_Collection entries_:
--- START ---
This design comes from an exercise in tuning for small area, a short achievable clock period and few clock cycles per item on the open sky130 flow, not from production work. Only simulation tests tie the RTL to the original design; equivalence was not proved.

## alpha
==> flow/design.v (excerpt) <==
module pfe_bld (
    input  wire        clk,
    input  wire        rst,
    input  wire        in_valid,
    output wire        in_ready,
    input  wire [4:0]  in_op,
    input  wire [31:0] in_src,
    input  wire [31:0] in_dst,
    output reg         out_valid,
    input  wire        out_ready,
    output reg  [31:0] out_pix
);
For scale: roughly 9300 cells after synthesis, ~710 flip-flops, roughly 110 I/O pins, about 89000 um^2 of cells after synthesis.
export LEC_CHECK = 0
export CAP_MARGIN = 20
export CORE_MARGIN = 2
export CORE_UTILIZATION = 40
export SLEW_MARGIN = 20
create_clock -name core_clock -period 16.0 [get_ports {clk}]
standard.sh (not shown) runs the stock make flow with config.mk's settings and CLKGATE_MAP_FILE= SYNTH_SCRIPT=/design/flow/synth_recipe.tcl, a recipe that flattens the netlist after the stock synthesis.
==> flow/flow/run.sh <==
#!/bin/bash
set -euo pipefail
bash standard.sh SETUP_SLACK_MARGIN=11 finish > standard.log 2>&1
Every stage of the flow completed for alpha, and the final layout passed the timing, DRC and antenna checks.
Testbench counts of alpha, summed over its fixed seeds: cycles 23,653, items 16,384.
Input-level comparison between beta and alpha:
==> flow/flow/run.sh <==
#!/bin/bash
set -euo pipefail
bash standard.sh SETUP_SLACK_MARGIN=10 finish > standard.log 2>&1
Findings:
The run with more setup slack is alpha; beta has less.
[compare] base=alpha new=beta: number of buffers created by CTS shows a reduction of 2, iteration-0 DRC count of the detailed router shows an increase of 0.93%.
Comparing alpha and beta, the lower total non-filler cell area in the finished layout was measured on beta.
beta: no failed stages, no open violations at the end
In terms of average wire per standard cell, beta and alpha differ only marginally.

* * *

pfe_bld, a different RTL version from the one above (not shown whole).
For scale: roughly 610 flip-flops, roughly 86000 um2 of cells after synthesis.
clock: 16.0 ns
lec_check: 0
cap_margin: 20
core_margin: 2
core_utilization: 60
setup_slack_margin: 5
slew_margin: 20
run.sh (not shown) runs the stock make flow with config.mk's settings and CLKGATE_MAP_FILE= SYNTH_SCRIPT=/design/flow/synth_recipe.tcl, a recipe that flattens the netlist after the stock synthesis.
Stock flow here: none of the scripts above is used.
The baseline produced a clean layout.
Testbench counts at the start, summed over its fixed seeds: cycles 24,846, items 16,384.
Next try:
--- a/flow/config.mk
+++ b/flow/config.mk
@@ -8,5 +8,5 @@
 export CAP_MARGIN = 20
 export CORE_MARGIN = 2
-export CORE_UTILIZATION = 60
+export CORE_UTILIZATION = 40
 export SETUP_SLACK_MARGIN = 5
 export SLEW_MARGIN = 20
Effect:
- The changed run produced a clean layout
- cell area is higher by 1.3%
- critical path depth is lower by 1
- clock-buffer cell count is higher by 2
- first-iteration DRC count is lower by about 3%

* * *

Setup of run A:
pfe_bld, a different RTL version from the one above (not shown whole).
Size in the first run: ~9400 cells after synthesis, ~740 flip-flops, ~110 I/O pins.
==> flow/design.v (excerpt) <==
module pfe_bld (
    input  wire        clk,
    input  wire        rst,
    input  wire        in_valid,
    output wire        in_ready,
    input  wire [4:0]  in_op,
    input  wire [31:0] in_src,
    input  wire [31:0] in_dst,
    output reg         out_valid,
    input  wire        out_ready,
    output reg  [31:0] out_pix
);
    genvar i;
    reg        vi;
    reg [4:0]  opi;
    reg [31:0] srci, dsti;
    reg        v0;
    reg [4:0]  op0;
    reg [31:0] src0, dst0;
    reg        db0;               
    reg        bu0;               
    reg [2:0]  need0;             
    reg        busy0;             
    reg [2:0]  ph;                
    reg [10:0] a1r [0:2];
    reg [2:0]  m1gr;
    reg [9:0]  b2r [0:2];
    reg [2:0]  gr;
    reg [7:0]  den [0:2];
    reg [9:0]  den3 [0:2];
    reg [2:0]  vuse;
    reg        axn0;              
    reg        v1;
    reg        sv;                
    reg        v2;
    wire       fire2 = v2 && !sv;                      
    wire       free1 = !v1 || !v2 || !sv;               
    wire       adv1  = v1 && (!v2 || !sv);              
    wire       ldp   = !v0 || (!busy0 && free1);        
    wire       adv0  = v0 && !busy0 && free1;
    assign in_ready  = !vi || ldp;
    always @(posedge clk) begin
        if (rst) vi <= 1'b0;
        else if (in_ready) vi <= in_valid;
        if (in_ready) begin
            opi  <= in_op;
            srci <= in_src;
            dsti <= in_dst;
        end
    end
    wire [7:0] sa = src0[31:24];
    wire [7:0] da = dst0[31:24];
    wire [10:0] pa1 [0:2];
    wire [9:0]  pb2 [0:2];
    wire [2:0]  pm1g, pg, pneed;
    wire [7:0]  pden [0:2];
    generate
        for (i = 0; i < 3; i = i + 1) begin : g_prep
            pfe_bld_prep u_prep (
                .op(opi), .s(srci[8*i +: 8]), .d(dsti[8*i +: 8]),
                .sa(srci[31:24]), .da(dsti[31:24]),
                .a1(pa1[i]), .m1g(pm1g[i]), .b2(pb2[i]), .g(pg[i]),
  ...
Settings: LEC_CHECK=0, CAP_MARGIN=20, CORE_MARGIN=2, CORE_UTILIZATION=40, SLEW_MARGIN=20; clock period 16.0 ns.
standard.sh (not shown) runs the stock make flow with config.mk's settings and CLKGATE_MAP_FILE= SYNTH_SCRIPT=/design/flow/synth_recipe.tcl, a recipe that flattens the netlist after the stock synthesis.
==> flow/flow/run.sh <==
#!/bin/bash
set -euo pipefail
bash standard.sh SETUP_SLACK_MARGIN=9.5 finish > standard.log 2>&1
Run A | stages: all done | timing, DRC, antenna: all pass
Testbench counts of run A, summed over its fixed seeds: cycles 23,653, items 16,384.
Relative to run A, the following input files were edited for run B:
==> flow/flow/run.sh <==
#!/bin/bash
set -euo pipefail
bash standard.sh SETUP_SLACK_MARGIN=10.25 finish > standard.log 2>&1
Findings:
Run B finished every step from synthesis to the final layout, and the layout passed the timing, DRC and antenna checks. Minimum setup slack in the final design: run B > run A. Aggregate routed wire length was higher in the run labelled run B. Relative to run A, global-route wire length before repair increased by 3.5% in run B. Run B: instance count on the critical path is 1 higher than what run A reported. Changes observed in run B relative to run A: footprint of the flip-flops and latches ~0 delta, length of routed met3 wiring +2300 µm. Sequential cell area share ends up higher on run A. ~same synthesized-area fraction occupied by adder cells in run A and run B. Hold slack is higher on run A.
### run B -> run C
==> flow/flow/run.sh <==
#!/bin/bash
set -euo pipefail
bash standard.sh SETUP_SLACK_MARGIN=10.5 finish > standard.log 2>&1
Results
- Run C: done, clean on timing, DRC and antenna
- Relative to run B, the worst hold slack across all endpoints of run C is higher by 0.090 ns.
- Per the comparison of run C with run B, global placement routability congestion picked up an extra about 1.7%; critical path depth lower.

* * *

Setup of job 1977:
Another version of the RTL of pfe_bld (not shown whole).
Size: roughly 610 flip-flops, roughly 110 I/O pins, roughly 85000 sq um of cells after synthesis.
==> flow/config.mk <==
export PLATFORM = sky130hd
export DESIGN_NAME = pfe_bld
export DESIGN_NICKNAME = pfe_bld
export VERILOG_FILES = /design/flow/design.v
export SDC_FILE = /design/flow/constraint.sdc
export NUM_CORES = 4
export LEC_CHECK = 0
export CAP_MARGIN = 20
export CORE_MARGIN = 2
export CORE_UTILIZATION = 40
export SLEW_MARGIN = 20
==> flow/constraint.sdc <==
create_clock -name core_clock -period 16.0 [get_ports {clk}]
set_input_delay 3.2000 -clock core_clock [delete_from_list [all_inputs] [get_ports {clk}]]
set_output_delay 3.2000 -clock core_clock [all_outputs]
set_load 0.01 [all_outputs]
==> flow/flow/run.sh <==
#!/bin/bash
set -euo pipefail
bash standard.sh SETUP_SLACK_MARGIN=9 finish > standard.log 2>&1
Job 1977 ran to completion and came out clean on the timing, DRC and antenna checks.
Testbench counts of job 1977, summed over its fixed seeds: cycles 24,846, items 16,384.
Input-level comparison between job 6334 and job 1977:
==> flow/flow/run.sh <==
#!/bin/bash
set -euo pipefail
bash standard.sh SETUP_SLACK_MARGIN=9.5 finish > standard.log 2>&1
Notes after the runs:
- Layout checks on job 6334: not met. Flow itself completed; violations: antenna rules.
- Taking job 1977 as the reference, in job 6334 worst setup slack +420 ps; global routing usage on met3 ~0 delta.
- Average wire per cell in the routed design, job 6334 and job 1977: larger value in job 6334
- Job 6334 vs. job 1977: critical path depth shows an increase of 3, transition at the pin with the smallest max-transition slack shows a reduction of 27 ps, number of filler instances in the final layout shows a reduction of 108.
- Compared with job 1977, job 6334 shows first-pass GRT wire length that has gone up slightly.
- Compared to job 1977, the router laid down more metal wire for job 6334.
- From job 1977 to job 6334, sequential cell area did not move at all.
## Diff of input files: job 7226 against job 6334
==> flow/flow/run.sh <==
#!/bin/bash
set -euo pipefail
bash standard.sh SETUP_SLACK_MARGIN=10 finish > standard.log 2>&1
## What came out
Job 7226: no failed stages, no open violations at the end. Going from job 6334 to job 7226, worst endpoint data arrival time now sits lower; worst hold path cell count now sits lower; highest clock rate now sits higher; overall routing resource usage now sits higher.
Changes in job 5115 relative to job 7226:
==> flow/flow/run.sh <==
#!/bin/bash
set -euo pipefail
bash standard.sh SETUP_SLACK_MARGIN=11 finish > standard.log 2>&1
[summary]
Final cell count on job 5115 is up relative to job 7226.
Job 5115 vs job 7226, pre-CTS worst setup slack went up by 190 ps.
As far as synthesized cell count goes, job 7226 and job 5115 are indistinguishable; the numbers are identical.
After detailed routing, job 7226 needs less wire than job 5115.
Delta (job 5115 minus job 7226): final worst setup slack increased 95 ps, number of max-cap violations essentially unchanged, proportion of cell area spent on the clock network decreased 0.27 points.
Input-level comparison between job 326 and job 5115:
- PLACE_DENSITY now 0.7, previously not set
- SETUP_SLACK_MARGIN now 5, previously not set
- CAP_MARGIN now 50, was 20
- SLEW_MARGIN now 50, was 20
==> flow/run.sh (new file) <==
#!/bin/bash
# synth_recipe.tcl (not shown) runs the flow's synth.tcl, then flattens the netlist and writes it again
# the make line also repeats each setting of config.mk as NAME=value (left out here)
make -C /OpenROAD-flow-scripts/flow DESIGN_CONFIG=/design/flow/config.mk WORK_HOME=/design/flow/orfs CLKGATE_MAP_FILE= SYNTH_SCRIPT=/design/flow/synth_recipe.tcl finish
removed: flow/flow/run.sh
removed: flow/standard.sh
==> run summary <==
- Job 326 finished every stage and its layout cleared the timing, DRC and antenna checks.
- Having completed the whole flow, job 5115 delivered a layout that passed the timing, DRC and antenna checks.
- On number of cells in the design after placement, job 5115 tracks job 326 almost exactly.
- Area added between synthesis and finish was higher in the run labelled job 5115.
- In the flow results for job 326 and job 5115, the worst reg-to-reg path cell count is smaller on job 5115.
- Side by side, final design area excluding fillers turned out lower in job 326 than in job 5115.
- Reported for job 326 and job 5115, xor/xnor cell area share of the yosys netlist turned out identical to the last digit.

## what the ideal ports hide
Ports are ideal in the flow. The routed layouts listed here were re-timed in OpenROAD.
Step 1: set_driving_cell puts a clkbuf_16 on clk and a buf_2 on each other input, an assumption about the parent block.
Step 2 moves the port delays by t, midway between the first and last clock arrival at a register: inputs arrive t later, outputs are due t later. That takes back most of the time a late clock gives input paths.
Slacks: no drivers / after step 1 / after step 2; pairs: no drivers / after step 1.
run | shift t [ns] | setup slack, ns | slew at the worst register clock pin (ns) | worst slew at a driven data input, ns
alpha | 0.828 | 9.840 / 9.840 / 9.840 | 0.07 / 0.07 | 0.12
beta | 0.834 | 9.767 / 9.767 / 9.767 | 0.07 / 0.07 | 0.13
the first run of note 2 | 0.772 | 8.945 / 8.945 / 8.945 | 0.07 / 0.07 | 0.10
the second run of note 2 | 0.816 | 8.943 / 8.943 / 8.943 | 0.07 / 0.07 | 0.10
run A | 0.815 | 9.715 / 9.715 / 9.715 | 0.08 / 0.08 | 0.18
run B | 0.824 | 9.911 / 9.911 / 9.911 | 0.07 / 0.07 | 0.16
run C | 0.832 | 10.090 / 10.090 / 10.090 | 0.07 / 0.07 | 0.14
job 1977 | 0.803 | 9.263 / 9.263 / 9.263 | 0.08 / 0.08 | 0.08
job 6334 | 0.804 | 9.680 / 9.680 / 9.680 | 0.07 / 0.07 | 0.08
job 7226 | 0.809 | 9.881 / 9.881 / 9.881 | 0.08 / 0.08 | 0.04
job 5115 | 0.808 | 9.975 / 9.975 / 9.975 | 0.08 / 0.08 | 0.04
job 326 | 0.787 | 9.027 / 9.027 / 9.027 | 0.07 / 0.07 | 0.09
--- END ---
_Exercise instructions_: Restate word for word the entries above, starting at the line with "period 16.0 ns." and ending at the line with "- Per the comparison", inclusive, and no others.

_Response area_:
Settings: LEC_CHECK=0, CAP_MARGIN=20, CORE_MARGIN=2, CORE_UTILIZATION=40, SLEW_MARGIN=20; clock period 16.0 ns.
standard.sh (not shown) runs the stock make flow with config.mk's settings and CLKGATE_MAP_FILE= SYNTH_SCRIPT=/design/flow/synth_recipe.tcl, a recipe that flattens the netlist after the stock synthesis.
==> flow/flow/run.sh <==
#!/bin/bash
set -euo pipefail
bash standard.sh SETUP_SLACK_MARGIN=9.5 finish > standard.log 2>&1
Run A | stages: all done | timing, DRC, antenna: all pass
Testbench counts of run A, summed over its fixed seeds: cycles 23,653, items 16,384.
Relative to run A, the following input files were edited for run B:
==> flow/flow/run.sh <==
#!/bin/bash
set -euo pipefail
bash standard.sh SETUP_SLACK_MARGIN=10.25 finish > standard.log 2>&1
Findings:
Run B finished every step from synthesis to the final layout, and the layout passed the timing, DRC and antenna checks. Minimum setup slack in the final design: run B > run A. Aggregate routed wire length was higher in the run labelled run B. Relative to run A, global-route wire length before repair increased by 3.5% in run B. Run B: instance count on the critical path is 1 higher than what run A reported. Changes observed in run B relative to run A: footprint of the flip-flops and latches ~0 delta, length of routed met3 wiring +2300 µm. Sequential cell area share ends up higher on run A. ~same synthesized-area fraction occupied by adder cells in run A and run B. Hold slack is higher on run A.
### run B -> run C
==> flow/flow/run.sh <==
#!/bin/bash
set -euo pipefail
bash standard.sh SETUP_SLACK_MARGIN=10.5 finish > standard.log 2>&1
Results
- Run C: done, clean on timing, DRC and antenna
- Relative to run B, the worst hold slack across all endpoints of run C is higher by 0.090 ns.
- Per the comparison of run C with run B, global placement routability congestion picked up an extra about 1.7%; critical path depth lower.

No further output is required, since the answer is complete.